Journal Title (Medline/Pubmed accepted abbreviation): Int J Sport Nutr Exerc Metab
doi (if applicable):
Hypothesis: The authors did not state a specific hypothesis, but noted that the skin patch method, while practical for field studies, has not been validated against whole body wash-down for measurement of electrolytes such as calcium, magnesium, copper, manganese, iron, and zinc. The purpose of this study was to compare these two methods with these particular electrolytes.
Subjects:There were 4 male and 4 female well-trained athletes (runners, cyclists, and triathletes, mean age=36 y, mean body mass=72 kg, mean body surface area=1.84 m2)

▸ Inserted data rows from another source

module carrySelectAdder40bit(sum, in1, in2);
output [39:0] sum;
input [39:0] in1, in2;
wire c0,c1,c2,c3,c4,c5,c6,c7,c8,cout;
carrySlelectAdder4bit cla0(sum[3:0], c0, in1[3:0], in2[3:0], 1'b0);
carrySlelectAdder4bit cla1(sum[7:4], c1, in1[7:4], in2[7:4], c0);
carrySlelectAdder4bit cla2(sum[11:8], c2, in1[11:8], in2[11:8], c1);
carrySlelectAdder4bit cla3(sum[15:12], c3, in1[15:12], in2[15:12], c2);
carrySlelectAdder4bit cla4(sum[19:16], c4, in1[19:16], in2[19:16], c3);
carrySlelectAdder4bit cla5(sum[23:20], c5, in1[23:20], in2[23:20], c4);
carrySlelectAdder4bit cla6(sum[27:24], c6, in1[27:24], in2[27:24], c5);
carrySlelectAdder4bit cla7(sum[31:28], c7, in1[31:28], in2[31:28], c6);
carrySlelectAdder4bit cla8(sum[35:32], c8, in1[35:32], in2[35:32], c7);
carrySlelectAdder4bit cla9(sum[39:36], cout, in1[39:36], in2[39:36], c8);
endmodule
module carrySaveAdder32bit(sum,carry,in1,in2,in3);
output [31:0] sum, carry;
input [31:0] in1, in2, in3;
wire garbage;
assign carry[0] = 1'b0;
fullAdder f0(.sum(sum[0]),.cout(carry[1]),.a(in1[0]),.b(in2[0]),.cin(in3[0]));
fullAdder f1(.sum(sum[1]),.cout(carry[2]),.a(in1[1]),.b(in2[1]),.cin(in3[1]));
fullAdder f2(.sum(sum[2]),.cout(carry[3]),.a(in1[2]),.b(in2[2]),.cin(in3[2]));
fullAdder f3(.sum(sum[3]),.cout(carry[4]),.a(in1[3]),.b(in2[3]),.cin(in3[3]));
fullAdder f4(.sum(sum[4]),.cout(carry[5]),.a(in1[4]),.b(in2[4]),.cin(in3[4]));
fullAdder f5(.sum(sum[5]),.cout(carry[6]),.a(in1[5]),.b(in2[5]),.cin(in3[5]));
fullAdder f6(.sum(sum[6]),.cout(carry[7]),.a(in1[6]),.b(in2[6]),.cin(in3[6]));
fullAdder f7(.sum(sum[7]),.cout(carry[8]),.a(in1[7]),.b(in2[7]),.cin(in3[7]));
fullAdder f8(.sum(sum[8]),.cout(carry[9]),.a(in1[8]),.b(in2[8]),.cin(in3[8]));
fullAdder f9(.sum(sum[9]),.cout(carry[10]),.a(in1[9]),.b(in2[9]),.cin(in3[9]));
fullAdder f10(.sum(sum[10]),.cout(carry[11]),.a(in1[10]),.b(in2[10]),.cin(in3[10]));
fullAdder f11(.sum(sum[11]),.cout(carry[12]),.a(in1[11]),.b(in2[11]),.cin(in3[11]));
fullAdder f12(.sum(sum[12]),.cout(carry[13]),.a(in1[12]),.b(in2[12]),.cin(in3[12]));
fullAdder f13(.sum(sum[13]),.cout(carry[14]),.a(in1[13]),.b(in2[13]),.cin(in3[13]));
fullAdder f14(.sum(sum[14]),.cout(carry[15]),.a(in1[14]),.b(in2[14]),.cin(in3[14]));
fullAdder f15(.sum(sum[15]),.cout(carry[16]),.a(in1[15]),.b(in2[15]),.cin(in3[15]));
fullAdder f16(.sum(sum[16]),.cout(carry[17]),.a(in1[16]),.b(in2[16]),.cin(in3[16]));
fullAdder f17(.sum(sum[17]),.cout(carry[18]),.a(in1[17]),.b(in2[17]),.cin(in3[17]));
fullAdder f18(.sum(sum[18]),.cout(carry[19]),.a(in1[18]),.b(in2[18]),.cin(in3[18]));
fullAdder f19(.sum(sum[19]),.cout(carry[20]),.a(in1[19]),.b(in2[19]),.cin(in3[19]));
fullAdder f20(.sum(sum[20]),.cout(carry[21]),.a(in1[20]),.b(in2[20]),.cin(in3[20]));
fullAdder f21(.sum(sum[21]),.cout(carry[22]),.a(in1[21]),.b(in2[21]),.cin(in3[21]));
fullAdder f22(.sum(sum[22]),.cout(carry[23]),.a(in1[22]),.b(in2[22]),.cin(in3[22]));
fullAdder f23(.sum(sum[23]),.cout(carry[24]),.a(in1[23]),.b(in2[23]),.cin(in3[23]));
fullAdder f24(.sum(sum[24]),.cout(carry[25]),.a(in1[24]),.b(in2[24]),.cin(in3[24]));
fullAdder f25(.sum(sum[25]),.cout(carry[26]),.a(in1[25]),.b(in2[25]),.cin(in3[25]));
fullAdder f26(.sum(sum[26]),.cout(carry[27]),.a(in1[26]),.b(in2[26]),.cin(in3[26]));
fullAdder f27(.sum(sum[27]),.cout(carry[28]),.a(in1[27]),.b(in2[27]),.cin(in3[27]));
fullAdder f28(.sum(sum[28]),.cout(carry[29]),.a(in1[28]),.b(in2[28]),.cin(in3[28]));
fullAdder f29(.sum(sum[29]),.cout(carry[30]),.a(in1[29]),.b(in2[29]),.cin(in3[29]));
fullAdder f30(.sum(sum[30]),.cout(carry[31]),.a(in1[30]),.b(in2[30]),.cin(in3[30]));
fullAdder f31(.sum(sum[31]),.cout(garbage),.a(in1[31]),.b(in2[31]),.cin(in3[31]));
endmodule 
module boothEncoderDecoder(PPIJ, BIP1, BI, BIM1, AJ, AJM1);
output PPIJ;
input BIP1, BI, BIM1, AJ, AJM1;
wire a,b,c,d,e,f,g,h,i;
xor(a,BI,BIM1);
xor(b,BIP1,BI);
xor(c,BIP1,AJM1);
xor(d,BI,BIM1);
xor(e,BIP1,AJ);
nand(f,b,c);
nand(g,d,e);
nor(h,a,f);
not(i,h);
nand(PPIJ,i,g);
endmodule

Protocol:The subjects performed 90 min of exercise on a cycle ergometer in a heated (30° C) laboratory. At 20 min into exercise a sterile patch was applied at anterior midthigh. Then, 30 min into exercise, one patch each was placed on the upper chest, scapula, forehead, and posterior midforearm, in that order. The subjects’ clothing had been previously washed with deionized water to remove minerals. The cycle ergometer and subjects were enclosed in a plastic housing to catch all unevaporated sweat. The subjects were rinsed with 5 L deionized water with ammonium sulfate immediately after completing the exercise. All clothing, towels, heart rate monitor, and other items the subject touched were collected for analysis of electrolytes.

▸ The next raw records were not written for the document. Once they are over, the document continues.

Design MOTOR_TOP, start of the top module:
module MOTOR_TOP#(   
    parameter C_AXI_ID_WIDTH       = 4,         
    parameter C_AXI_ADDR_WIDTH     = 16,        
    parameter C_AXI_DATA_WIDTH     = 64,        
    parameter C_AXI_NBURST_SUPPORT = 1'b0,      
    parameter C_AXI_BURST_TYPE     = 2'b00,     
    parameter WATCH_DOG_WIDTH      = 12,         
    parameter C_ADDR_SUMOFFSET     =   32'h0000_1000,
    parameter C_ADDR_MOTOR2ETH     =   32'h0000_0000,       
    parameter C_ADDR_ETH2MOTOR     =   32'hE000_0000    
)(    
    input                               sys_clk,
    input                               sys_rst,
   	output                            	saxi_wready,  
   	input [C_AXI_ID_WIDTH-1:0]        	saxi_wid,     
   	input [C_AXI_ADDR_WIDTH-1:0]      	saxi_waddr,   
   	input [7:0]                       	saxi_wlen,    
   	input [2:0]                       	saxi_wsize,   
   	input [1:0]                       	saxi_wburst,  
   	input [1:0]                       	saxi_wlock,   
   	input [3:0]                       	saxi_wcache,  
   	input [2:0]                       	saxi_wprot,   
   	input                             	saxi_wvalid,  
   	output                            	saxi_wd_wready,   
   	input [C_AXI_DATA_WIDTH-1:0]      	saxi_wd_wdata,     
   	input [C_AXI_DATA_WIDTH/8-1:0]    	saxi_wd_wstrb,     
   	input                             	saxi_wd_wlast,     
   	input                             	saxi_wd_wvalid,    
   	output  [C_AXI_ID_WIDTH-1:0]      	saxi_wb_bid,      
   	output  [1:0]                     	saxi_wb_bresp,    
   	output                            	saxi_wb_bvalid,   
   	input                             	saxi_wb_bready,   
   	output                            	saxi_rready,      
   	input [C_AXI_ID_WIDTH-1:0]        	saxi_rid,         
   	input [C_AXI_ADDR_WIDTH-1:0]      	saxi_raddr,       
   	input [7:0]                       	saxi_rlen,        
   	input [2:0]                       	saxi_rsize,       
   	input [1:0]                       	saxi_rburst,      
   	input [1:0]                       	saxi_rlock,       
   	input [3:0]                       	saxi_rcache,      
   	input [2:0]                       	saxi_rprot,       
   	input                             	saxi_rvalid,      
  ...
Settings: LEC_CHECK=0, ABC_AREA=1, CAP_MARGIN=20, CORE_ASPECT_RATIO=1.74, CORE_MARGIN=4, CORE_UTILIZATION=56, CTS_CLUSTER_SIZE=16, GPL_ROUTABILITY_DRIVEN=1, HOLD_SLACK_MARGIN=-0.06, MAX_ROUTING_LAYER=met4, MIN_ROUTING_LAYER=met1, PLACE_DENSITY_LB_ADDON=0.27, SETUP_SLACK_MARGIN=0.65, SLEW_MARGIN=0; clock period 7.2 ns.
run.sh (not shown) runs the stock make flow with config.mk's settings and CLKGATE_MAP_FILE=.
Edit:
--- a/flow/config.mk
+++ b/flow/config.mk
@@ -8 +7,0 @@
-export ABC_AREA = 1
@@ -10,3 +9,3 @@
-export CORE_ASPECT_RATIO = 1.74
-export CORE_MARGIN = 4
-export CORE_UTILIZATION = 56
+export CORE_ASPECT_RATIO = 1.45
+export CORE_MARGIN = 2
+export CORE_UTILIZATION = 33
@@ -15,2 +13,0 @@
-export HOLD_SLACK_MARGIN = -0.06
-export MAX_ROUTING_LAYER = met4
@@ -20 +17 @@
-export SLEW_MARGIN = 0
+export SLEW_MARGIN = 20
=>
- sequential share of layout area went up by 1.1 points
- total power went down by 8.1%
- flip-flop count does not change
- routed wire length went down by 7.6%
- non-clock buffer count went up by 6
- combinational power went down by 69%
- die size went up by 51%
- cell area went down by 3.5%
- hold slack gets better by 0.029 ns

The authors concluded that the patch method was not a validated surrogate for whole-body wash-down technique for the measurement of sweat calcium, magnesium, or copper. The concentrations of these electrolytes in sweat are very small and do not usually represent much of a concern relative to quantitatively more significant electrolytes (e.g., sodium) for exercising athletes. However, the measurement of these electrolytes in sweat forms part of the basis for which dietary requirements of these electrolytes are developed.